In countries that took in large numbers of “guest workers” (e.g. France and Germany), and Southern Europe, elderly migrants living alone are more likely to report good health than other elderly migrants, while the opposite is true almost everywhere among their native‑born peers.
Notes and sources are to be found in the respective StatLinks.
6.5. Access to professional homecare
Indicator context
Professional care enables the elderly with disabilities and chronic ill health to keep their autonomy. Receiving such care is strongly associated with better quality of life.

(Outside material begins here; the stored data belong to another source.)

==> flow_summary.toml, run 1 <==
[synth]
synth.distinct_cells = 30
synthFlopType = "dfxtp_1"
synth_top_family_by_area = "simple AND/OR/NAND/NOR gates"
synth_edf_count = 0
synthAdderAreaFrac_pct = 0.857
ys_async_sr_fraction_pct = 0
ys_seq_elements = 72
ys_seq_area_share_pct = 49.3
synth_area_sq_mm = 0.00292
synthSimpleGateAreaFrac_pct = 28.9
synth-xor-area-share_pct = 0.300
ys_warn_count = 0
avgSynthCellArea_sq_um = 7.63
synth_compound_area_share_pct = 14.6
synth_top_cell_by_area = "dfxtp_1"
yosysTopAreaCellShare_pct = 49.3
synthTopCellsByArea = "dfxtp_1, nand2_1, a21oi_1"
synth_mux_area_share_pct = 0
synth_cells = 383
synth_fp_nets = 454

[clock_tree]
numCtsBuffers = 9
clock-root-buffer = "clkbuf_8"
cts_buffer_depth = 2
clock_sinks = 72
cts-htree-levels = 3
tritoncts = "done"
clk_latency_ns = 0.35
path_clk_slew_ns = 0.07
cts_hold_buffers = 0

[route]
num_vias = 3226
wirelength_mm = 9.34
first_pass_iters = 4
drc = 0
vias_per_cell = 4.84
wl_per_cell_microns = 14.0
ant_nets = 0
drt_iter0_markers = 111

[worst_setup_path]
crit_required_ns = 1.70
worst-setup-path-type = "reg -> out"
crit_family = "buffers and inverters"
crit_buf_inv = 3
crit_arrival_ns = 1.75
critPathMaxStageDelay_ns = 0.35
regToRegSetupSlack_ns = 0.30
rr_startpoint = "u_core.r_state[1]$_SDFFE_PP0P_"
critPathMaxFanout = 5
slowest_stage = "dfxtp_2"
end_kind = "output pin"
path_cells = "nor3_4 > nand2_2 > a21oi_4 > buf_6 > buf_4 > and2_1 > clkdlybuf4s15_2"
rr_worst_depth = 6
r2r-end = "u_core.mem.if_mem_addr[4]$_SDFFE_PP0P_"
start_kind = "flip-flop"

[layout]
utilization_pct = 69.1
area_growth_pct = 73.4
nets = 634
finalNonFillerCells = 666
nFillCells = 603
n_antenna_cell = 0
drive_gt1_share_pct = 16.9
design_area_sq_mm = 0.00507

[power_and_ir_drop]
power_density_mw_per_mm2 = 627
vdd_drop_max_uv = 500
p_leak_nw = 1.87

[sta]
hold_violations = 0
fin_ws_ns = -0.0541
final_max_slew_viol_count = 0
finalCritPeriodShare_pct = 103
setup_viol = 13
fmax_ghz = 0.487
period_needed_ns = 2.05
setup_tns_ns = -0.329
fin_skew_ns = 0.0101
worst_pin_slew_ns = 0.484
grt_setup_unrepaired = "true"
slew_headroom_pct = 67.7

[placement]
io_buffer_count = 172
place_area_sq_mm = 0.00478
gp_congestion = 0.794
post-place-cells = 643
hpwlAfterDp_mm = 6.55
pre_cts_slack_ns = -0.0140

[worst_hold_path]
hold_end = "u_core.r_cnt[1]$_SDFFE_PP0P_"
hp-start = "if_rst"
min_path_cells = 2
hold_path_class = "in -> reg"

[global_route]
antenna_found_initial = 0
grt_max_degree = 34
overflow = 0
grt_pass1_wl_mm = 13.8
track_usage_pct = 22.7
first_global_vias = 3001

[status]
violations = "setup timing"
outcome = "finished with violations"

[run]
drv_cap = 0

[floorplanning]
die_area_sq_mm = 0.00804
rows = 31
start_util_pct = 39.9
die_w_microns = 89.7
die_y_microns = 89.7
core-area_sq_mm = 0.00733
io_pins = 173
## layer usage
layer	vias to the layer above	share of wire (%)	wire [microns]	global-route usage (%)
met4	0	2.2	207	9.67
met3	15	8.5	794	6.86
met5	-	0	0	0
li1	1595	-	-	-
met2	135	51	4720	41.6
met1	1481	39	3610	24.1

This indicator (only available in Europe and for 2016) shows the share of households with people aged 65 and over and 75 and over who receive professional homecare. Access to professional homecare depends largely on the institutional framework. Unfortunately, there is no country-level information on the elderly in institutional care because household surveys do not cover people living permanently in residential care or nursing homes. Informal homecare is discussed only briefly, as there is no comprehensive measurement of such care at country level and only data on informal homecare provided by other members of the household are available.
Of EU households with elderly immigrant members in 2016, 6% benefited from professional homecare – the same share of households with elderly native‑born people. As for households with very old migrants,13% receive such care. Elderly and very old migrants are more likely than the native‑born to receive professional homecare in one country in four. Elderly migrants are equally likely in Sweden, Germany, and most Central and Eastern European countries. However, households with elderly foreign-born members are less likely to be recipients in other long-standing EU destinations, especially Belgium. This, however, is not the case for very old migrants e.g. in France, where proportionately higher shares benefit from professional homecare than among households with very old native‑born. In most European countries, single elderly native‑born persons are more likely to receive professional homecare than households with many native‑born members. Surprisingly, though, the opposite is the case when it comes to elderly migrants. Exceptions to that trend include the Netherlands, Greece and the United Kingdom.
According to the 2016 European Quality of Life Survey, 41% of the native‑born elderly in the EU who received long-term homecare in the previous 12 months benefited from informal care (mostly from family members, friends, and neighbours), while 54% received professional homecare. Greater shares of migrant than native‑born elderly people accessed professional homecare, with only one‑third receiving informal care at home (though mostly not from family or friends). However, professional homecare is not accessible to most foreign- or native‑born elderly people in need. The EU Survey on Income and Living Conditions finds an average of only 34% of households with elderly migrants in need of professional homecare received it in 2016, against 36% of their native‑born peers. At country level, the share ranges from 60% in France and the Netherlands to 10% in the Baltic countries, with consistently lower shares for households with elderly migrants. In half of all cases, households did not receive professional homecare for their elderly, irrespective of place birth, because they could not afford it.
Main findings
Most households with elderly native‑ or foreign-born members in need of professional homecare do not receive it – and the foreign-born elderly are slightly unlikely to access it.
Households with elderly migrants are at least as likely to receive professional homecare as those with elderly native‑born members in Sweden, Germany, and most Central and Eastern European countries, but much less likely in most Southern European countries and Belgium.
Unlike their native‑born peers, a household consisting of a single elderly migrant is less likely to receive professional homecare than one with multiple migrant members.
Notes and sources are to be found in the respective StatLinks.